Анька никогда еще не слышала его голоса по телефону; возможно, поэтому он показался не совсем таким, каким должен быть, каким-то неправильным, что ли. А уж имя Афродита — так это вообще ни к селу, ни к городу. Оно не очень-то подходило даже там, в Дельфах, а уж сейчас и вовсе…

— Да…

А вот это уже точно был ее голос, в этом можно было не сомневаться. Потому что вот же она, Анька, Анна Денисовна Соболева, стоит в прихожей своей чертовой квартиры у своего чертова телефона в своем чертовом переднике, держа на отлете руку с чертовой липкой шумовкой. И слово вроде как было тем же: «Да»… Ну, конечно, тем же: ведь именно его шептали тогда вот эти чертовы губы. И, тем не менее, слово прозвучало совершенно не так, неправильно. Неправильными были и слово, и голос, и она сама; неправильным было все на свете, включая и сам свет… — эх, выключить бы его прямо сейчас! Эй, господи-боже, поверни выключатель! Тошно…

— Я не вовремя? — спросил он.

— Да… нет! Нет.

«Нет» — вот оно. Наконец-то оно нашлось, правильное слово.

— Я приеду?

— Нет! Да! Нет…

— Я приеду! — прокричал Ким и повесил трубку.

Она вернулась в кухню, оцарапавшись по дороге об удивленный Славин взгляд.
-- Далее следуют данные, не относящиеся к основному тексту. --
$ cat src/rtl/pipeline_ctrl_regs.sv
// ============================================================================
// Module   : pipeline_ctrl_regs
// Brief    : Pipelined MIPS control: ID decode, ID/EX-EX/MEM-MEM/WB control
//            registers, load-use stall and branch/jump flush generation.
// Revision : 1.0
// ============================================================================
`default_nettype none

module pipeline_ctrl_regs #(
   parameter int OPW     = 6,
   parameter int RAW     = 5,
   parameter int EXT_OPS = 1
) (
   input  logic           clk,
   input  logic           rst,
   input  logic [OPW-1:0] id_opcode,
   input  logic [RAW-1:0] id_rs,
   input  logic [RAW-1:0] id_rt,
   input  logic [RAW-1:0] id_rd,
   input  logic           br_taken,
   output logic           stall,
   output logic           flush_ifid,
   output logic           ex_regdst,
   output logic           ex_alusrc,
   output logic [1:0]     ex_aluop,
   output logic           ex_branch,
   output logic [RAW-1:0] ex_rs,
   output logic [RAW-1:0] ex_rt,
   output logic [RAW-1:0] ex_rd,
   output logic           mem_memread,
   output logic           mem_memwrite,
   output logic [RAW-1:0] mem_dst,
   output logic           wb_regwrite,
   output logic           wb_memtoreg,
   output logic [RAW-1:0] wb_dst,
   output logic           illegal_op
);

   localparam logic [OPW-1:0] c_op_r    = OPW'(6'b000000);
   localparam logic [OPW-1:0] c_op_lw   = OPW'(6'b100011);
   localparam logic [OPW-1:0] c_op_sw   = OPW'(6'b101011);
   localparam logic [OPW-1:0] c_op_beq  = OPW'(6'b000100);
   localparam logic [OPW-1:0] c_op_j    = OPW'(6'b000010);
   localparam logic [OPW-1:0] c_op_addi = OPW'(6'b001000);

   logic       w_regdst, w_alusrc, w_branch, w_memread, w_memwrite;
   logic       w_regwrite, w_memtoreg, w_jump, w_illegal, w_hz;
   logic [1:0] w_aluop;

   logic           r_ex_regdst, r_ex_alusrc, r_ex_branch, r_ex_memread;
   logic           r_ex_memwrite, r_ex_regwrite, r_ex_memtoreg, r_ex_illegal;
   logic [1:0]     r_ex_aluop;
   logic [RAW-1:0] r_ex_rs, r_ex_rt, r_ex_rd;
   logic           r_mem_memread, r_mem_memwrite, r_mem_regwrite, r_mem_memtoreg;
   logic [RAW-1:0] r_mem_dst;
   logic           r_wb_regwrite, r_wb_memtoreg;
   logic [RAW-1:0] r_wb_dst;

   always_comb begin
      w_regdst   = 1'b0;
      w_alusrc   = 1'b0;
      w_branch   = 1'b0;
      w_memread  = 1'b0;
      w_memwrite = 1'b0;
      w_regwrite = 1'b0;
      w_memtoreg = 1'b0;
      w_jump     = 1'b0;
      w_illegal  = 1'b0;
      w_aluop    = 2'b00;
      case (id_opcode)
         c_op_r: begin
            w_regdst   = 1'b1;
            w_regwrite = 1'b1;
            w_aluop    = 2'b10;
         end
         c_op_lw: begin
            w_alusrc   = 1'b1;
            w_memtoreg = 1'b1;
            w_regwrite = 1'b1;
            w_memread  = 1'b1;
         end
         c_op_sw: begin
            w_alusrc   = 1'b1;
            w_memwrite = 1'b1;
         end
         c_op_beq: begin
            w_branch = 1'b1;
            w_aluop  = 2'b01;
         end
         c_op_j: w_jump = 1'b1;
         c_op_addi: begin
            if (EXT_OPS != 0) begin
               w_alusrc   = 1'b1;
               w_regwrite = 1'b1;
            end else begin
               w_illegal = 1'b1;
            end
         end
         default: w_illegal = 1'b1;
      endcase
   end

   // Register 0 is hardwired, so a load targeting it can never create a hazard.
   assign w_hz       = r_ex_memread && (r_ex_rt != '0) &&
                       ((r_ex_rt == id_rs) || (r_ex_rt == id_rt));
   assign stall      = w_hz & ~br_taken;
   assign flush_ifid = br_taken | (w_jump & ~stall);

   always_ff @(posedge clk or posedge rst) begin
      if (rst) begin
         r_ex_regdst   <= 1'b0;
         r_ex_alusrc   <= 1'b0;
         r_ex_aluop    <= 2'b00;
         r_ex_branch   <= 1'b0;
         r_ex_memread  <= 1'b0;
         r_ex_memwrite <= 1'b0;
         r_ex_regwrite <= 1'b0;
         r_ex_memtoreg <= 1'b0;
         r_ex_illegal  <= 1'b0;
         r_ex_rs       <= '0;
         r_ex_rt       <= '0;
         r_ex_rd       <= '0;
      end else if (br_taken || w_hz) begin
         r_ex_regdst   <= 1'b0;
         r_ex_alusrc   <= 1'b0;
         r_ex_aluop    <= 2'b00;
         r_ex_branch   <= 1'b0;
         r_ex_memread  <= 1'b0;
         r_ex_memwrite <= 1'b0;
         r_ex_regwrite <= 1'b0;
         r_ex_memtoreg <= 1'b0;
         r_ex_illegal  <= 1'b0;
         r_ex_rs       <= '0;
         r_ex_rt       <= '0;
         r_ex_rd       <= '0;
      end else begin
         // Jumps and illegal opcodes become bubbles but still carry specifiers.
         r_ex_regdst   <= w_regdst;
         r_ex_alusrc   <= w_alusrc;
         r_ex_aluop    <= w_aluop;
         r_ex_branch   <= w_branch;
         r_ex_memread  <= w_memread;
         r_ex_memwrite <= w_memwrite;
         r_ex_regwrite <= w_regwrite;
         r_ex_memtoreg <= w_memtoreg;
         r_ex_illegal  <= w_illegal;
         r_ex_rs       <= id_rs;
         r_ex_rt       <= id_rt;
         r_ex_rd       <= id_rd;
      end
   end

   always_ff @(posedge clk or posedge rst) begin
      if (rst) begin
         r_mem_memread  <= 1'b0;
         r_mem_memwrite <= 1'b0;
         r_mem_regwrite <= 1'b0;
         r_mem_memtoreg <= 1'b0;
         r_mem_dst      <= '0;
         r_wb_regwrite  <= 1'b0;
         r_wb_memtoreg  <= 1'b0;
         r_wb_dst       <= '0;
      end else begin
         r_mem_memread  <= r_ex_memread;
         r_mem_memwrite <= r_ex_memwrite;
         r_mem_regwrite <= r_ex_regwrite;
         r_mem_memtoreg <= r_ex_memtoreg;
         r_mem_dst      <= r_ex_regdst ? r_ex_rd : r_ex_rt;
         r_wb_regwrite  <= r_mem_regwrite;
         r_wb_memtoreg  <= r_mem_memtoreg;
         r_wb_dst       <= r_mem_dst;
      end
   end

   assign ex_regdst    = r_ex_regdst;
   assign ex_alusrc    = r_ex_alusrc;
   assign ex_aluop     = r_ex_aluop;
   assign ex_branch    = r_ex_branch;
   assign ex_rs        = r_ex_rs;
   assign ex_rt        = r_ex_rt;
   assign ex_rd        = r_ex_rd;
   assign illegal_op   = r_ex_illegal;
   assign mem_memread  = r_mem_memread;
   assign mem_memwrite = r_mem_memwrite;
   assign mem_dst      = r_mem_dst;
   assign wb_regwrite  = r_wb_regwrite;
   assign wb_memtoreg  = r_wb_memtoreg;
   assign wb_dst       = r_wb_dst;

endmodule

`default_nettype wire
==> src/rtl/bird_input_ctrl_if.sv <==
// Control bundle between bird_input_ctrl and the game/display side.
//   key_raw   : raw flap key from the board pin (asynchronous)
//   game_over : collision/game-over level from the game logic
//   tick      : one-cycle enable to the bird-column light cells
//   up        : flap level to the light cells
//   dead      : high while the controller is in its DEAD state
//   flaps     : saturating count of accepted presses
interface bird_input_ctrl_if;
  logic       key_raw;
  logic       game_over;
  logic       tick;
  logic       up;
  logic       dead;
  logic [7:0] flaps;

  // Game/board side: drives the key and game-over flag, observes outputs.
  modport master (
    output key_raw,
    output game_over,
    input  tick,
    input  up,
    input  dead,
    input  flaps
  );

  // Controller side.
  modport slave (
    input  key_raw,
    input  game_over,
    output tick,
    output up,
    output dead,
    output flaps
  );
endinterface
Но разве в этом дело — в Славе и в его взглядах? Плевать ей было и на взгляд и на Славу! Разве в этом дело? Разве в этом…

— Капает… — сказал муж, глядя ей в спину.

Ну да, вот уж с этим не поспоришь. Капала на пол розовая пенка вишневого варенья, капал за окном холодный сентябрьский дождь, капали в миску прозрачные соленые капли из ее собственных глаз.

— Сейчас подберу.

Ким примчался-таки в Ленинград к концу недели. Встретились у гостиницы. Поднялись в номер, разделись, легли и сделали это. Не так, не то, неправильно. Когда она одевалась, он сказал, глядя в окно:

— Все будет хорошо, я тебе обещаю…

Она подумала, как ответить, и решила не притворяться, поскольку дела это все равно не меняло. В конце концов, если кто-то должен произнести это вслух, то пусть лучше она.

— Нет, Ким, не будет. Было и прошло.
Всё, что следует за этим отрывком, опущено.